CSC258H: Week 6 Reading Guide

Week 6: Arithmetic Circuits

Topic Reading Recommended Exercises
Arithmetic Circuits DDCA 5.1-5.2.5
Exercises 5.1, 5.3, 5.5 (difficult!), 5.8
Other Building Blocks DDCA 5.4-5.5.7
Exercises 5.13 (no HDL work), 5.14, 5.15, 5.17, 5.37-5.39, 5.45, 5.47

The reading this week covers two final building blocks: arithmetic circuits and memory. It's a chance for us to look at more complicated circuits, so we can test our understanding of latency (and timing analysis).

In lab, you'll be putting these items together. You'll use arithmetic circuits in an ALU and connect it to a register file. At that point, you'll have an entire single-cycle processor, and we'll be discussing that processor in class after reading week.

Arithmetic Circuits: Sections 5.1-5.2.5

Section 5.2 does a pretty good job building from a single bit half-adder up to a multi-bit adder. The material doesn't get difficult until you look at carry-lookahead and prefix adders: adders that are optimized to reduce latency. As you read the carry-lookahead and prefix material, keep in mind that the majority of the latency in the adder comes from the "carry chain." (Recall: you can't add a column of numbers until you know whether the previous column is going to produce a "carry.") Thus, our adders have two major functions: first, to calculate whether or not any particular position will generate a "carry" to the next column and, second, to calculate the actual result at each position.

Figure 5.7 is a critical figure: it demonstrates how a prefix adder combines the input bits to quickly calculate the sum. Most of the figure is concerned with the first major function -- the calculation of the carry chain. The top row of boxes calculates the propagate (P) and generate (G) results for each position (individually). The black boxes in the middle, which form a tree, combine the P and G results so that when the carry bit finally arrives, the final computation can proceed quickly. The row of boxes at the bottom actually calculate the sum (given the input bits and the final generate bit). We'll review this figure in class, but you should do an example addition, using the figure as a guide, to get a sense of how a prefix adder works before class.

There are sections on multiplication and division and on floating point numbers if you're interested, but you don't need to read them for this course.

Other Building Blocks: Sections 5.4-5.5.7

The final two sections introduce counters, shift registers, and various forms of memory. Counters and shift registers are modifications of basic registers; skip the section about scan chains and just ask yourself, "What purpose do these special registers serve?" The section on memory introduces a number of key terms that you should be able to define: register file, RAM (random access memory), and ROM (read only memory).

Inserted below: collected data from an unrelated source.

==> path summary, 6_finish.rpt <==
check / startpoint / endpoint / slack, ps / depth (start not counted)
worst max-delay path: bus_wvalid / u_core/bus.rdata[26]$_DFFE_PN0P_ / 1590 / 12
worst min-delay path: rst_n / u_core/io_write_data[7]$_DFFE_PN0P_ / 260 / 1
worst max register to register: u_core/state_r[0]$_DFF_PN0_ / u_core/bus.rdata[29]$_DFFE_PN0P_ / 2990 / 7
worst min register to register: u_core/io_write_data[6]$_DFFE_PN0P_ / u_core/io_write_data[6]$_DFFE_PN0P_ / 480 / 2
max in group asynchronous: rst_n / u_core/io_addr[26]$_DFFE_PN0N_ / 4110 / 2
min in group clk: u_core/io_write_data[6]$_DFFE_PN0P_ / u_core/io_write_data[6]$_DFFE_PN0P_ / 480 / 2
**config.mk**
```make
export PLATFORM = sky130hd
export DESIGN_NAME = anthem_sequencer
export DESIGN_NICKNAME = d
export VERILOG_FILES = /design/src/rtl/anthem_sequencer.sv
export SDC_FILE = /design/constraint.sdc
export NUM_CORES = 1
export LEC_CHECK = 0
export ABC_AREA = 1
export CORE_UTILIZATION = 54
export CTS_BUF_LIST = sky130_fd_sc_hd__clkbuf_4
export DETAILED_ROUTE_END_ITERATION = 6
export GPL_ROUTABILITY_DRIVEN = 1
export PLACE_DENSITY_LB_ADDON = 0.3
export SLEW_MARGIN = 20
export SYNTH_ARGS = -nofsm -noshare
export SYNTH_HDL_FRONTEND = slang
export SYNTH_SLANG_ARGS = --single-unit
```
**constraint.sdc**
```tcl
create_clock -name clk -period 1.9 [get_ports clk]
set_input_delay 0.38 -clock clk [delete_from_list [all_inputs] [get_ports clk]]
set_output_delay 0.38 -clock clk [all_outputs]
set_load 0.01 [all_outputs]
```
**src/rtl/anthem_sequencer.sv**
```systemverilog
// Character sequencer: walks a ROM of MSG_LEN characters, presenting each on char_out for DWELL cycles.
// Optional build macro ANTHEM_LOOP_EN: when defined the message repeats until stop or rst.
module anthem_sequencer #(
  parameter int MSG_LEN = 21,
  parameter int DWELL   = 1000,
  parameter int ADDR_W  = 8
) (
  input  logic              clk,
  input  logic              rst,
  input  logic              start,
  input  logic              stop,
  input  logic              pause,
  output logic [ADDR_W-1:0] rom_addr,
  input  logic [7:0]        rom_data,
  output logic [7:0]        char_out,
  output logic              char_valid,
  output logic              busy,
  output logic              done
);

  localparam int CNT_W = (DWELL > 1) ? $clog2(DWELL) : 1;
  localparam logic [CNT_W-1:0]  CNT_LOAD  = CNT_W'(DWELL - 1);
  localparam logic [ADDR_W-1:0] LAST_ADDR = ADDR_W'(MSG_LEN - 1);

  typedef enum logic [2:0] {
    S_IDLE,
    S_FETCH,
    S_LATCH,
    S_SHOW,
    S_END
  } state_t;

  state_t            state_q, state_d;
  logic [ADDR_W-1:0] addr_q, addr_d;
  logic [7:0]        char_q, char_d;
  logic [CNT_W-1:0]  cnt_q, cnt_d;
  logic              first_q, first_d;

  always_comb begin
    state_d = state_q;
    addr_d  = addr_q;
    char_d  = char_q;
    cnt_d   = cnt_q;
    first_d = 1'b0;

    // stop outranks every transition, including start in IDLE
    if (stop) begin
      state_d = S_IDLE;
      addr_d  = '0;
      char_d  = 8'h00;
    end else begin
      case (state_q)
        S_IDLE: begin
          if (start) begin
            state_d = S_FETCH;
            addr_d  = '0;
          end
        end
        S_FETCH: state_d = S_LATCH;
        S_LATCH: begin
          char_d  = rom_data;
          cnt_d   = CNT_LOAD;
          first_d = 1'b1;
          state_d = S_SHOW;
        end
        S_SHOW: begin
          if (!pause) begin
            if (cnt_q == '0) begin
              if (addr_q == LAST_ADDR) begin
                state_d = S_END;
              end else begin
                addr_d  = addr_q + ADDR_W'(1);
                state_d = S_FETCH;
              end
            end else begin
              cnt_d = cnt_q - CNT_W'(1);
            end
          end
        end
        S_END: begin
`ifdef ANTHEM_LOOP_EN
          state_d = S_FETCH;
          addr_d  = '0;
`else
          state_d = S_IDLE;
`endif
        end
        default: state_d = S_IDLE;
      endcase
    end
  end

  always_ff @(posedge clk) begin
    if (rst) begin
      state_q <= S_IDLE;
      addr_q  <= '0;
      char_q  <= 8'h00;
      cnt_q   <= '0;
      first_q <= 1'b0;
    end else begin
      state_q <= state_d;
      addr_q  <= addr_d;
      char_q  <= char_d;
      cnt_q   <= cnt_d;
      first_q <= first_d;
    end
  end

  // first_q is set only on the LATCH->SHOW edge, so pause cannot stretch char_valid
  assign rom_addr   = addr_q;
  assign char_out   = char_q;
  assign char_valid = first_q;
  assign busy       = (state_q != S_IDLE);
  assign done       = (state_q == S_END);

endmodule

```
==> reports/metrics.yaml <==
hold-worst-slack_ns: 0.464
finalInstanceArea_um2: 2100
path_cells: "inv_1 -> nand2_1 -> nor2_1 -> clkdlybuf4s50_1"
p_sw_w: 0.000355
post-route-period-util_pct: 96.7
syn-instance-count: 251
slew_headroom_pct: 74.5
crit_path_start_kind: "register"
die_y_um: 58.0
dr_total_vias: 1689
arrival_ns: 1.46
synth_nets: 267
period_needed_ns: 1.84
cts_buffer_depth: 2
cts_buffers: 5
io_pins: 32
die-area_um2: 3360
grt_usage_pct: 23.8
grt_pass1_vias: 1501
syn_to_final_growth_pct: 24.1
core_area_um2: 2850
required_ns: 1.52
switching_share_pct: 28.1
antenna_found_initial: 0
dpl.cell_count: 312
synth-seq-cells: 30
rsz0062_at_grt: "no"
fmax_ghz: 0.544
p_int_w: 0.000909
crit_path_end_kind: "output pin"
hp-class: "reg2reg"
grt_pass1_wl_um: 6200
slowest_stage: "clkdlybuf4s50_1"
syn_avg_cell_area_um2: 6.74
fp.dieW_um: 58.0
synthDistinctLibCells: 28
hold_end: "char_out[4]"
drt_wl_total_um: 3630
routabilityCongestion: 0.878
reg2reg_slack_ns: 0.24
hp-start: "char_out[4]"
cts.sinks: 30
r2r_cells: 11
post-cts-setup-buffer-count: 0
diodes: 0
drive_above_1_share_pct: 12.5
syn_area_um2: 1690
cap_violations: 0
path_class: "reg2out"
critPathMaxFanout: 4
ctsRootBufferMaster: "clkbuf_4"
layout.nets: 304
finalHoldViolations: 0
setup_tns_ns: 0
utilization_pct: 73.6
clkTransAtPathRegs_ns: 0.08
violations: "DRC"
h-tree-depth: 2
power_density_nw_per_um2: 601
report.final.slew_viol_count: 0
pwr-share-seq_pct: 52.0
hpwl_um: 2660
ant_nets: 0
grt_overflow: 0
drcViolationCount: 2
start_util_pct: 59.3
p_clk_share_pct: 30.0
synth_enable_flop_cells: 0
rows: 19
r2r-end: "rom_addr[0]"
synth-async-reset-ratio_pct: 0
via_per_inst: 5.29
ir_drop_v: 0.000498
wire_per_inst_um: 11.4
min_path_cells: 2
p_leak_nw: 0.852
ys_seq_area_share_pct: 35.5
drt-initial-drc-count: 88
tritoncts: "yes"
placed_cell_area_um2: 2040
worst-slew-pin-transition_ns: 0.382
power_frac_comb_pct: 18.0
final_cells: 319
firstDrtPassIters: 7
status: "finished with violations"
critPathMaxStageDelay_ns: 0.54
grt_start_max_net_pins: 17
fin_skew_ns: 0.0121
yosysWarnings: 0
clk_latency_ns: 0.33
synthFlopType: "dfxtp_1"
r2r-start: "cnt_q[0]"
portBuffers: 31
setup_viol: 0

When reading the memory section, don't worry about the details of implementation or of size. Instead, ask yourself, "Why do we need this particular variant of memory?" The goal is to understand what each particular variant of memory does well and why that is important to us. This understanding will help in class when we relate these memory structures to the programmer's memory model. (You may already have seen the memory model from 209. One view of memory is of the address space: the stack, heap, code, etc. Another view is of the register space within the processor.)